Ten locomotives from the last batch of 150 engines were additionally equipped with stronger brakes and modified drives and were employed on ramps. These locomotives, originally numbered V 100 2332 to 2341 were reclassified in 1968 as DB Class 213. They replaced the steam locomotives of Class 82 and 94 on the Murg Valley Railway and in the Westerwald. In the Murg Valley they were replaced in their turn in 1972 by the DB Class 218.

The last Class 212 was withdrawn from normal service in 2004, some have been preserved or found use with private firms.

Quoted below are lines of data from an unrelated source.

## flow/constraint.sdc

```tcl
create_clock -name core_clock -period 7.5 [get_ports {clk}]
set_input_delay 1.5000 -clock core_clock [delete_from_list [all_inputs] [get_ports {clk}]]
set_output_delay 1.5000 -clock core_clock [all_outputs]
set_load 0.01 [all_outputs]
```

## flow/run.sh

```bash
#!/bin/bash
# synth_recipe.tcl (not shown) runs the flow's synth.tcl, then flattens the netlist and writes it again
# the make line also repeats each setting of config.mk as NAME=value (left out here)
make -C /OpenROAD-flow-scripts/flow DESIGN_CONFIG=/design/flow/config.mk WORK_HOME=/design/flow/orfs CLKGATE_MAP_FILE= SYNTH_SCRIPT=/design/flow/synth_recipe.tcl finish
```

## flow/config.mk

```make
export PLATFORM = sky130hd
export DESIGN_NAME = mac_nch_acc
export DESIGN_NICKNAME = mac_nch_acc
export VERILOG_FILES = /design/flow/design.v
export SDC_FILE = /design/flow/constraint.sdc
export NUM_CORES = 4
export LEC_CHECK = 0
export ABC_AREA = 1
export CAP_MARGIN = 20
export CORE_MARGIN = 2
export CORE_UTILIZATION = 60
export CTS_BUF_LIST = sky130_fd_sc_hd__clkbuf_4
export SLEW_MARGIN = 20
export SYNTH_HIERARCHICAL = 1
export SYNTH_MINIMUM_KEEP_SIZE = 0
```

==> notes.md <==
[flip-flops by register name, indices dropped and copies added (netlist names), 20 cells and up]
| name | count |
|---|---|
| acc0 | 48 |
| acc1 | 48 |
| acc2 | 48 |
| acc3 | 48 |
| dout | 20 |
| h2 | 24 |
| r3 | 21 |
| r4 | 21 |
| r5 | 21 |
Background: an optimization exercise with open tools, aiming at small area, a short achievable clock period and few clock cycles per item. Do not read the settings as production practice.
At most, simulation tests tie the RTL to the original design; equivalence was not proved.

==> module fp_alu, before the edit <==
module fp_alu (
    input  logic      clk,
    input  logic      rst,
    input  logic      start,
    input  fp_pkg::fp_word_t  op_a,
    input  fp_pkg::fp_word_t  op_b,
    input  fp_pkg::fp_op_t    op_code,
    output fp_pkg::fp_word_t  result,
    output fp_pkg::fp_flags_t flags,
    output logic      valid_out
);
    fp_pkg::fp_class_t cls_a;
    fp_pkg::fp_class_t cls_b;
    fp_pkg::fp_word_t  add_result;
    fp_pkg::fp_flags_t add_flags;
    fp_pkg::fp_word_t  mul_result;
    fp_pkg::fp_flags_t mul_flags;
    fp_pkg::fp_word_t  sel_result;
    fp_pkg::fp_flags_t sel_flags;
    fp_unpack i_unpack_a (.word(op_a), .cls(cls_a));
    fp_unpack i_unpack_b (.word(op_b), .cls(cls_b));
    fp_add_sub i_add_sub (
        .a        (cls_a),
        .b        (cls_b),
        .subtract (op_code == fp_pkg::OP_SUB),
        .result   (add_result),
        .flags    (add_flags)
    );
    fp_mul i_mul (
        .a      (cls_a),
        .b      (cls_b),
        .result (mul_result),
        .flags  (mul_flags)
    );
    always_comb begin
        sel_result = fp_pkg::QNAN;
        sel_flags  = 3'b100;
        case (op_code)
            fp_pkg::OP_ADD, fp_pkg::OP_SUB: begin
                sel_result = mul_result;
                sel_flags  = mul_flags;
            end
            fp_pkg::OP_MUL: begin
                sel_result = mul_result;
                sel_flags  = mul_flags;
            end
            default: ;
        endcase
    end
    always_ff @(posedge clk) begin
        result <= sel_result;
        flags  <= sel_flags;
    end
    always_ff @(posedge clk or posedge rst) begin
        if (rst)
            valid_out <= 1'b0;
        else
            valid_out <= start;
    end
endmodule
Context: an optimization exercise on an open-source flow, tuned for a short achievable clock period and few clock cycles. The choices shown serve that exercise and are no tape-out recipe. At most, simulation tests tie the RTL to the original design; equivalence was not proved. No activity file was given, so power comes from the tool's default toggle rates.

==> flow/design.v (excerpt) <==
module lc3b_pipeline
#(
    parameter logic [15:0] RESET_PC = 16'h0000
)
(
    input  logic        clk,
    input  logic        rst,
    output logic        imem_read,
    output logic [15:0] imem_address,
    input  logic        imem_resp,
    input  logic [15:0] imem_rdata,
    output logic        dmem_read,
    output logic        dmem_write,
    output logic [15:0] dmem_address,
    output logic [15:0] dmem_wdata,
    output logic [1:0]  dmem_byte_enable,
    input  logic        dmem_resp,
    input  logic [15:0] dmem_rdata
);
Size: ~2,100 cells after synthesis, roughly 390 flip-flops, about 89 I/O pins, ~20,000 um2 of cells after synthesis.
Settings: LEC_CHECK=0, ABC_CLOCK_PERIOD_IN_PS=2000, CAP_MARGIN=20, CORE_MARGIN=2, CORE_UTILIZATION=40, SETUP_SLACK_MARGIN=2.5, SLEW_MARGIN=20; clock period 4.5 ns.
standard.sh (not shown) runs the stock make flow with config.mk's settings and CLKGATE_MAP_FILE= SYNTH_SCRIPT=/design/flow/synth_recipe.tcl, a recipe that flattens the netlist after the stock synthesis.
==> flow/flow/run.sh <==
#!/bin/bash
# Standard layout with these changes: ports buffered with buf_4 instead of the
# smallest buffer; the resizer free to change a cell's footprint; adders left
# to ABC as plain logic instead of full/half-adder cells; and a few slow
# gates (majority, and the 3x2 AND-OR-invert that comes in one size) kept out of the
# combinational logic, on top of the platform's own don't-use list.
set -euo pipefail
PLATFORM_DONT_USE="sky130_fd_sc_hd__probe_p_8 sky130_fd_sc_hd__probec_p_8 sky130_fd_sc_hd__lpflow_bleeder_1 sky130_fd_sc_hd__lpflow_clkbufkapwr_1 sky130_fd_sc_hd__lpflow_clkbufkapwr_16 sky130_fd_sc_hd__lpflow_clkbufkapwr_2 sky130_fd_sc_hd__lpflow_clkbufkapwr_4 sky130_fd_sc_hd__lpflow_clkbufkapwr_8 sky130_fd_sc_hd__lpflow_clkinvkapwr_1 sky130_fd_sc_hd__lpflow_clkinvkapwr_16 sky130_fd_sc_hd__lpflow_clkinvkapwr_2 sky130_fd_sc_hd__lpflow_clkinvkapwr_4 sky130_fd_sc_hd__lpflow_clkinvkapwr_8 sky130_fd_sc_hd__lpflow_decapkapwr_12 sky130_fd_sc_hd__lpflow_decapkapwr_3 sky130_fd_sc_hd__lpflow_decapkapwr_4 sky130_fd_sc_hd__lpflow_decapkapwr_6 sky130_fd_sc_hd__lpflow_decapkapwr_8 sky130_fd_sc_hd__lpflow_inputiso0n_1 sky130_fd_sc_hd__lpflow_inputiso0p_1 sky130_fd_sc_hd__lpflow_inputiso1n_1 sky130_fd_sc_hd__lpflow_inputiso1p_1 sky130_fd_sc_hd__lpflow_inputisolatch_1 sky130_fd_sc_hd__lpflow_isobufsrc_1 sky130_fd_sc_hd__lpflow_isobufsrc_16 sky130_fd_sc_hd__lpflow_isobufsrc_2 sky130_fd_sc_hd__lpflow_isobufsrc_4 sky130_fd_sc_hd__lpflow_isobufsrc_8 sky130_fd_sc_hd__lpflow_isobufsrckapwr_16 sky130_fd_sc_hd__lpflow_lsbuf_lh_hl_isowell_tap_1 sky130_fd_sc_hd__lpflow_lsbuf_lh_hl_isowell_tap_2 sky130_fd_sc_hd__lpflow_lsbuf_lh_hl_isowell_tap_4 sky130_fd_sc_hd__lpflow_lsbuf_lh_isowell_4 sky130_fd_sc_hd__lpflow_lsbuf_lh_isowell_tap_1 sky130_fd_sc_hd__lpflow_lsbuf_lh_isowell_tap_2 sky130_fd_sc_hd__lpflow_lsbuf_lh_isowell_tap_4"
SLOW="sky130_fd_sc_hd__maj3_1 sky130_fd_sc_hd__maj3_2 sky130_fd_sc_hd__maj3_4 sky130_fd_sc_hd__a222oi_1"
bash standard.sh "BUFFER_PORTS_ARGS=-buffer_cell sky130_fd_sc_hd__buf_4" MATCH_CELL_FOOTPRINT=0 ADDER_MAP_FILE= \
    "DONT_USE_CELLS=$PLATFORM_DONT_USE $SLOW" finish > make_finish.log 2>&1
Testbench counts at the start, summed over its fixed seeds: cycles 72,892.
Then changed:
--- a/flow/design.v
+++ b/flow/design.v
@@ -91,16 +91,18 @@
         t = a ^ b;
         c = {a[14:0] | b[14:0], 1'b0};
         sum_zero = ~|(t ^ c);
     endfunction
     function automatic logic [2:0] flags(input logic [15:0] v);
         flags = v[15] ? 3'b100 : (v == 16'h0000) ? 3'b010 : 3'b001;
     endfunction
     logic [15:0] pc_f;
+    logic [15:2] pc_hi;
+    logic        pc_1, pc1_en;
     logic        ird;
     logic        d_v;
     logic [15:0] d_ir;
     logic [15:0] d_pc, d_pcn;
     logic [15:0] d_tgt;
     logic [8:0]  d_tlo;
     logic        d_c9, d_xr, d_cross;
     logic [5:0]  hi_inc, hi_dec;
@@ -186,51 +188,67 @@
     assign d_go     = d_v & ~lu_stall;
     assign d_free   = ~d_v | d_go;
     logic [3:0]  f_op;
     logic [15:0] pcn_f, f_next;
     logic [8:0]  t_f;
     logic [9:0]  cy_f;
     logic        cross_f;
     logic [8:0]  lo0_f, lo1_f;
+    logic [15:0] pcq0, pcq1, pc_n;
     logic [15:0] pc_alt, pc_replay;
     logic        pred_f, f_take0, f_take;
+    assign pc_f         = {pc_hi, pc_1, RESET_PC[0]};
     assign imem_read    = ird;
     assign imem_address = pc_f;
     assign f_op         = imem_rdata[15:12];
     assign pcn_f        = pc_f + 16'd2;
     assign cy_f         = carries_ci9(pc_f[9:1], imem_rdata[8:0]);
     assign t_f          = pc_f[9:1] ^ imem_rdata[8:0];
     assign cross_f      = cy_f[9] ^ imem_rdata[8];
     assign lo0_f        = pred_f ? t_f : pcn_f[9:1];
     assign lo1_f        = pred_f ? ~t_f : pcn_f[9:1];
     assign f_next       = {pred_f ? pc_f[15:10] : pcn_f[15:10],
                            (cy_f[8:0] & lo1_f) | (~cy_f[8:0] & lo0_f), pc_f[0]};
+    assign pcq0 = stall_m ? pc_replay : e_redirect ? e_alt :
+                  f_take0 ? {f_next[15:10], lo0_f, f_next[0]} : pc_alt;
+    assign pcq1 = stall_m ? pc_replay : e_redirect ? e_alt :
+                  f_take0 ? {f_next[15:10], lo1_f, f_next[0]} : pc_alt;
+    assign pc_n = {pcq0[15:10], (cy_f[8:1] & pcq1[9:2]) | (~cy_f[8:1] & pcq0[9:2]), pcq1[1], pcq0[0]};
     assign pc_alt       = d_redirect ? d_tgt : pc_f;
     assign pc_replay    = e_v ? e_pc : d_v ? d_pc : pc_f;
     assign pred_f       = (f_op == 4'b0000) & (imem_rdata[11:9] != 3'b000) &
                           (imem_rdata[8] | (imem_rdata[11:9] == 3'b111));
     assign f_take0      = imem_resp & d_free & ~d_redirect;
     assign f_take       = f_take0 & ~e_redirect;
     always_ff @(posedge clk)
     begin
         if (rst)
         begin
-            pc_f <= RESET_PC;
-            d_v  <= 1'b0;
+            pc_hi <= RESET_PC[15:2];
+            d_v   <= 1'b0;
         end
         else
         begin
-            pc_f <= stall_m ? pc_replay : e_redirect ? e_alt : f_take0 ? f_next : pc_alt;
+            pc_hi <= pc_n[15:2];
             if (stall_m)
                 d_v <= 1'b0;
             else if (d_free | e_redirect)
                 d_v <= f_take;
         end
     end
+    assign pc1_en = stall_m ? (e_v | d_v) : (e_redirect | f_take0 | d_redirect);
+    always_ff @(posedge clk)
+    begin
+        if (rst)
+            pc_1 <= RESET_PC[1];
+        else if (pc1_en)
+            pc_1 <= stall_m ? (e_v ? e_pc[1] : d_pc[1]) : e_redirect ? e_alt[1] :
+                    f_take0 ? f_next[1] : d_tgt[1];
+    end
     always_ff @(posedge clk)
     begin
         ird <= ~rst;
     end
     assign lu_f = d_ld & ~stall_m & d_go & ~e_redirect &
                   ((((f_op == 4'b0001) | (f_op == 4'b0101) | (f_op == 4'b1001) | (f_op == 4'b0110) |
                      (f_op == 4'b0010) | (f_op == 4'b0111) | (f_op == 4'b0011)) & (imem_rdata[8:6] == dd)) |
                    (((f_op == 4'b0001) | (f_op == 4'b0101)) & ~imem_rdata[5] & (imem_rdata[2:0] == dd)) |
The new run completed with no timing, DRC or antenna violations.
Utilization shrinks by 1.1 points.
Power falls by a few percent.
Cell area went down by a few percent.
Global-route usage goes down by 1.8 points.
Clock skew climbs by 5.2 ps.
Setup slack got worse by 460 ps.
Clock power climbs slightly.
Cell count falls by a few percent.
Die area falls by a few percent.
Synthesized cell count falls slightly.
The RTL of the second run of this note was laid out without a check of its function.

## what the ideal ports hide
The results above use ideal ports. As a check the final layouts listed here were re-extracted and re-timed, cells and wires unchanged. Step 1 assumes that a clkbuf_16 drives the clock port and a buf_2 every other input. Step 2 times the ports against the registers' clock, not the clock port: input delays grow and output delays shrink by t, the midpoint of the rising clock arrivals with the driver on. Slacks: ideal / step 1 / step 2; pairs: ideal / step 1.
| run | t (ns) | setup WS [ns] | latest minus earliest clock arrival (ns) | cell pins on the clock port's net |
|---|---|---|---|---|
| the first run | 0.627 | 2.166 / 2.166 / 1.662 | 0.017 / 0.017 | 1 |
| the second run | 0.615 | 1.710 / 1.710 / 1.549 | 0.027 / 0.027 | 1 |
After both steps setup and hold are still met in every run listed. The setup slack of the first run, which loses most, moves by 0.000 ns with the drivers and by -0.504 ns with both steps.
Background: an optimization exercise with open tools, aiming at small area and a short achievable clock period. Do not read the settings as production practice.
At most, simulation tests tie the RTL to the original design; equivalence was not proved.
Power is estimated from default activity; no workload was simulated.

## main
==> flow/design.v <==
package systolic_pkg;
    localparam int ARRAY_SIZE = 4;
    localparam int OPERAND_W  = 8;
    localparam int PRODUCT_W  = 16;
    localparam int DIGIT_W = 4;
    localparam logic [15:0] ACC_INIT = 16'h0AC0;
    localparam int DONE_AT = 16;    
endpackage
`timescale 1ns/1ps
module booth_recoder (
    input  logic       clk,
    input  logic       act,
    input  logic       hi,
    input  logic [7:0] b,
    output logic [3:0] dl,    
    output logic [3:0] dh     
);
    function automatic logic [3:0] encode(input logic [2:0] g, input logic en);
        logic one, two, neg;
        one = g[1] ^ g[0];
        two = (g[2] & ~g[1] & ~g[0]) | (~g[2] & g[1] & g[0]);
        neg = g[2];
        encode = en ? {~neg, neg, two, one} : 4'b0;
    endfunction
    logic [2:0] gl, gh;
    assign gh = hi ? b[7:5] : b[3:1];
    assign gl = hi ? b[5:3] : {b[1:0], 1'b0};
    always_ff @(posedge clk) begin
        dl <= encode(gl, act);
        dh <= encode(gh, act);
    end
endmodule
`timescale 1ns/1ps
module booth_multiplier (
    input  logic [7:0] a,
    input  logic [3:0] d,     
    output logic [8:0] row
);
    logic [8:0] a2;
    assign a2 = {a, 1'b0};
    for (genvar k = 0; k < 8; k++) begin : g_bit
        assign row[k] = ((d[0] & a[k]) | (d[1] & a2[k])) ^ d[2];
    end
    assign row[8] = ((d[0] | d[1]) & a[7]) ^ d[3];
endmodule
`timescale 1ns/1ps
module mac_cell (
    input  logic        clk,
    input  logic        keep,
    input  logic        shift,
    input  logic        init,
    input  logic [7:0]  a,
    input  logic [3:0]  dl,
    input  logic [3:0]  dh,
    output logic [15:0] acc
);
    localparam logic [15:0] K = systolic_pkg::ACC_INIT;
    logic [8:0]  rl, rh;
    logic [15:0] f, s, c, sum;
    logic [19:0] acc_sh;
    logic [11:0] cy;       
    logic [3:0]  cs;       
    logic [3:0]  cin;
    logic [16:0] rip;
    logic [3:0]  cout;
    booth_multiplier u_rl (.a(a), .d(dl), .row(rl));
    booth_multiplier u_rh (.a(a), .d(dh), .row(rh));
    assign acc_sh = {acc, 4'b0};
    for (genvar k = 0; k < 16; k++) begin : g_fb
        assign f[k] = (keep & acc[k]) | (shift & acc_sh[k]) | (init & K[k]);
    end
    assign cin[0] = dl[2];
    assign cin[1] = keep & cs[1];
    assign cin[2] = (keep & cs[2]) | (shift & cs[1]);
    assign cin[3] = (keep & cs[3]) | (shift & cs[2]);
    assign s[1:0] = f[1:0];
    assign c[1:0] = rl[1:0];
    assign c[2]   = dh[2];
    assign cy[2:0] = '0;
    for (genvar k = 2; k <= 8; k++) begin : g_csa
        assign s[k]    = f[k] ^ rl[k] ^ rh[k-2];
        assign cy[k+1] = (f[k] & rl[k]) | (f[k] & rh[k-2]) | (rl[k] & rh[k-2]);
    end
    assign c[8:3] = cy[8:3];
    assign s[9]   = f[9] ^ rh[7];
    assign cy[10] = f[9] & rh[7];
    assign s[10]  = f[10] ^ rh[8];
    assign cy[11] = f[10] & rh[8];
    assign c[11:9] = cy[11:9];
    assign c[15:12] = '0;
    assign s[15:11] = f[15:11];
    for (genvar b = 0; b < 4; b++) begin : g_cpa
        logic [3:0] p, g;
        logic [4:0] cc;
        assign p = s[4*b +: 4] ^ c[4*b +: 4];
        assign g = s[4*b +: 4] & c[4*b +: 4];
        assign cc[0] = cin[b];
        assign cc[1] = g[0] | (p[0] & cin[b]);
        assign cc[2] = g[1] | (p[1] & g[0]) | (p[1] & p[0] & cin[b]);
        assign cc[3] = g[2] | (p[2] & g[1]) | (p[2] & p[1] & g[0]) | (p[2] & p[1] & p[0] & cin[b]);
        assign cc[4] = g[3] | (p[3] & g[2]) | (p[3] & p[2] & g[1]) | (p[3] & p[2] & p[1] & g[0])
                     | (p[3] & p[2] & p[1] & p[0] & cin[b]);
        assign sum[4*b +: 4] = p ^ cc[3:0];
        assign rip[4*b+4] = cc[4];
    end
    assign rip[0] = 1'b0;
    assign cout = {rip[12], rip[8], rip[4], 1'b0};
    always_ff @(posedge clk) begin
        acc <= sum;
        cs  <= cout;
    end
endmodule
`timescale 1ns/1ps
module array_ctrl (
    input  logic       clk,
    input  logic       rst,
    output logic [3:0] load,       
    output logic       act_next,   
    output logic       hi_next,    
    output logic       keep,       
    output logic       shift,      
    output logic       init,       
    output logic       done
);
    logic [4:0] count;
    always_ff @(posedge clk or negedge rst) begin
        if (!rst) begin
            count <= '0;
            done  <= 1'b0;
        end else begin
            if (count != systolic_pkg::DONE_AT) count <= count + 1'b1;
            if (count == systolic_pkg::DONE_AT) done <= 1'b1;
        end
    end
    for (genvar n = 0; n < 4; n++) begin : g_load
        assign load[n] = (count <= n + 4);
    end
    assign act_next = (count >= 4) && (count <= 11);
    assign hi_next  = (count <= 7);
    always_ff @(posedge clk) begin
        init  <= (count == 4);
        shift <= (count == 8);
        keep  <= (count != 4) && (count != 8);
    end
endmodule
`timescale 1ns/1ps
module systolic_array (
    input  logic           clk,
    input  logic           rst,
    input  logic [31:0]    a_lanes,
    input  logic [31:0]    b_lanes,
    output logic [255:0]   c,
    output logic           done
);
    localparam int N = systolic_pkg::ARRAY_SIZE;
    logic [3:0]  load;
    logic        act_next, hi_next, keep, shift, init;
    logic [7:0]  ra [N][4];
    logic [3:0]  rb_lo [N][4];
    logic [3:0]  rb_hi [N][3];
    logic [7:0]  a_tap [N];
    logic [3:0]  dl [N];
    logic [3:0]  dh [N];
    array_ctrl u_ctrl (
        .clk      (clk),
        .rst      (rst),
        .load     (load),
        .act_next (act_next),
        .hi_next  (hi_next),
        .keep     (keep),
        .shift    (shift),
        .init     (init),
        .done     (done)
    );
    for (genvar n = 0; n < N; n++) begin : g_lane
        always_ff @(posedge clk) begin
            ra[n][0] <= load[n] ? a_lanes[8*n +: 8] : ra[n][3];
            for (int k = 1; k < 4; k++) ra[n][k] <= ra[n][k-1];
        end
        assign a_tap[n] = ra[n][3-n];
        logic [3:0] lo_in;
        logic [7:0] b_rd;
        assign lo_in = load[n] ? b_lanes[8*n +: 4] : rb_lo[n][3];
        always_ff @(posedge clk) begin
            rb_lo[n][0] <= lo_in;
            for (int k = 1; k < 4; k++) rb_lo[n][k] <= rb_lo[n][k-1];
        end
        if (n == 3) begin : g_rd_in
            assign b_rd = {b_lanes[8*n+4 +: 4], lo_in};
        end else begin : g_rd_ring
            always_ff @(posedge clk) begin
                rb_hi[n][0] <= b_lanes[8*n+4 +: 4];
                for (int k = 1; k <= 2 - n; k++) rb_hi[n][k] <= rb_hi[n][k-1];
            end
            assign b_rd = {rb_hi[n][2-n], rb_lo[n][2-n]};
        end
        booth_recoder u_rec (
            .clk (clk),
            .act (act_next),
            .hi  (hi_next),
            .b   (b_rd),
            .dl  (dl[n]),
            .dh  (dh[n])
        );
    end
    for (genvar i = 0; i < N; i++) begin : g_row
        for (genvar j = 0; j < N; j++) begin : g_col
            mac_cell u_cell (
                .clk   (clk),
                .keep  (keep),
                .shift (shift),
                .init  (init),
                .a     (a_tap[i]),
                .dl    (dl[j]),
                .dh    (dh[j]),
                .acc   (c[16*(4*i+j) +: 16])
            );
        end
    end
endmodule
Settings: LEC_CHECK=0, CAP_MARGIN=20, CORE_MARGIN=2, CORE_UTILIZATION=60, CTS_CLUSTER_DIAMETER=120, CTS_CLUSTER_SIZE=22, PLACE_DENSITY=0.75, SETUP_SLACK_MARGIN=2.9, SLEW_MARGIN=20; clock period 5.5 ns.
standard.sh (not shown) runs the stock make flow with config.mk's settings and CLKGATE_MAP_FILE= SYNTH_SCRIPT=/design/flow/synth_recipe.tcl, a recipe that flattens the netlist after the stock synthesis.
==> flow/flow/run.sh <==
#!/bin/bash
# The standard layout (standard.sh, unchanged synthesis and steps), except
# that the port buffers are plain buffers instead of the delay buffers
# buffer_ports picks by default. make's full output goes to standard_make.log.
set -euo pipefail
export BUFFER_PORTS_ARGS="-buffer_cell sky130_fd_sc_hd__buf_1"
bash standard.sh > standard_make.log 2>&1
Looking at the reports, main completed the entire flow and the layout it produced met the timing, DRC and antenna checks.
## Diff of input files: the feature branch against main
diff --git a/flow/design.v b/flow/design.v
--- a/flow/design.v
+++ b/flow/design.v
@@ -1,28 +1,28 @@
 package systolic_pkg;
     localparam int ARRAY_SIZE = 4;
     localparam int OPERAND_W  = 8;
     localparam int PRODUCT_W  = 16;
-    localparam int DIGIT_W = 4;
+    localparam int DIGIT_W = 5;
     localparam logic [15:0] ACC_INIT = 16'h0AC0;
     localparam int DONE_AT = 16;    
 endpackage
 `timescale 1ns/1ps
 module booth_recoder (
     input  logic       clk,
     input  logic       act,
     input  logic       hi,
     input  logic [7:0] b,
-    output logic [3:0] dl,    
-    output logic [3:0] dh     
-);
-    function automatic logic [3:0] encode(input logic [2:0] g, input logic en);
+    output logic [4:0] dl,    
+    output logic [4:0] dh     
+);
+    function automatic logic [4:0] encode(input logic [2:0] g, input logic en);
         logic one, two, neg;
         one = g[1] ^ g[0];
         two = (g[2] & ~g[1] & ~g[0]) | (~g[2] & g[1] & g[0]);
         neg = g[2];
-        encode = en ? {~neg, neg, two, one} : 4'b0;
+        encode = en ? {~neg, one | two, neg, two, one} : 5'b0;
     endfunction
     logic [2:0] gl, gh;
     assign gh = hi ? b[7:5] : b[3:1];
     assign gl = hi ? b[5:3] : {b[1:0], 1'b0};
     always_ff @(posedge clk) begin
@@ -31,29 +31,29 @@
     end
 endmodule
 `timescale 1ns/1ps
 module booth_multiplier (
     input  logic [7:0] a,
-    input  logic [3:0] d,     
+    input  logic [4:0] d,     
     output logic [8:0] row
 );
     logic [8:0] a2;
     assign a2 = {a, 1'b0};
     for (genvar k = 0; k < 8; k++) begin : g_bit
         assign row[k] = ((d[0] & a[k]) | (d[1] & a2[k])) ^ d[2];
     end
-    assign row[8] = ((d[0] | d[1]) & a[7]) ^ d[3];
+    assign row[8] = (d[3] & a[7]) ^ d[4];
 endmodule
 `timescale 1ns/1ps
 module mac_cell (
     input  logic        clk,
     input  logic        keep,
     input  logic        shift,
     input  logic        init,
     input  logic [7:0]  a,
-    input  logic [3:0]  dl,
-    input  logic [3:0]  dh,
+    input  logic [4:0]  dl,
+    input  logic [4:0]  dh,
     output logic [15:0] acc
 );
     localparam logic [15:0] K = systolic_pkg::ACC_INIT;
     logic [8:0]  rl, rh;
     logic [15:0] f, s, c, sum;
@@ -157,12 +157,12 @@
     logic        act_next, hi_next, keep, shift, init;
     logic [7:0]  ra [N][4];
     logic [3:0]  rb_lo [N][4];
     logic [3:0]  rb_hi [N][3];
     logic [7:0]  a_tap [N];
-    logic [3:0]  dl [N];
-    logic [3:0]  dh [N];
+    logic [4:0]  dl [N];
+    logic [4:0]  dh [N];
     array_ctrl u_ctrl (
         .clk      (clk),
         .rst      (rst),
         .load     (load),
         .act_next (act_next),
==> notes.md <==
Compared with main, the feature branch shows first-pass GRT wire length that has gone up slightly.
Looking at logic gate share of total power across the feature branch and main, the one that comes out lower is the feature branch.
Fmax: the feature branch better than main
~same core area in the feature branch and main
As far as power spent charging and discharging nets is concerned, the feature branch and main perform about the same.
The area growth from synthesis to layout of the feature branch falls short of that of main by 2.0 points.
Re synthesized netlist net count: the feature branch and main aren't equal, and the higher value belongs to the feature branch.
The fraction of area in registers in the feature branch was higher than what main gave.
No functional check of the RTL was part of main.

re-timing with driven ports:
Ports are ideal in the flow. The routed layouts listed here were re-timed in OpenROAD. Step 1 assumes that a clkbuf_16 drives the clock port and a buf_2 every other input. Step 2 also shifts input and output timing later by t, the mid clock arrival at the registers, as if the neighbouring blocks saw the same clock. a / b / c = no drivers / after step 1 / after step 2; a / b = the first two.
| run | shift t [ns] | slack for setup (ns) | worst data-port slew with drivers (ns) |
|---|---|---|---|
| main | 0.682 | 2.884 / 2.884 / 2.884 | 0.06 |
| the feature branch | 0.689 | 2.930 / 2.874 / 2.930 | 0.05 |
After both steps every run listed still meets setup and hold.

== Locomotives of the tunnel rescue train – Class 214/714 ==

Due to the many tunnels on the new railway line from Würzburg to Hanover, special rescue vehicles were needed. The Bundesbahn developed the Tunnel Emergency Train (Tunnelhilfszug or TuHi) as an external rescue system. In May 1988 the first TuHi went into service at Fulda. Diesel engine 212 244-8 was used as Locomotive 1 and 212 257-0 as Locomotive 2. The Würzburg TuHi followed in August 1988 using 212 236-4 as Locomotive 1 and 212 352-9 as Locomotive 2. Number 212 271-1 was held in reserve. All five 212s for TuHi were rebuilt between May and August 1988 at AW Kassel. Both TuHi are one-way trains, i.e. they can only be used in one direction. They consist of transport wagon 1, the equipment wagon, the fire fighting wagon, the centre wagon, the first aid coach and transport wagon 2. Locos 1 and 2 are also different. Loco 1 has a video and infra-red camera, two large and two small headlights and yellow flashing lights. Loco 2 does not have an infra-red camera. With effect from 1 January 1989 the five engines of Class 214 were reclassified, retaining their serial numbers. Official all 5 locos are allocated to Bw Würzburg. Both engines with the Fulda TuHi had "Bw Fulda" incorrectly painted on them.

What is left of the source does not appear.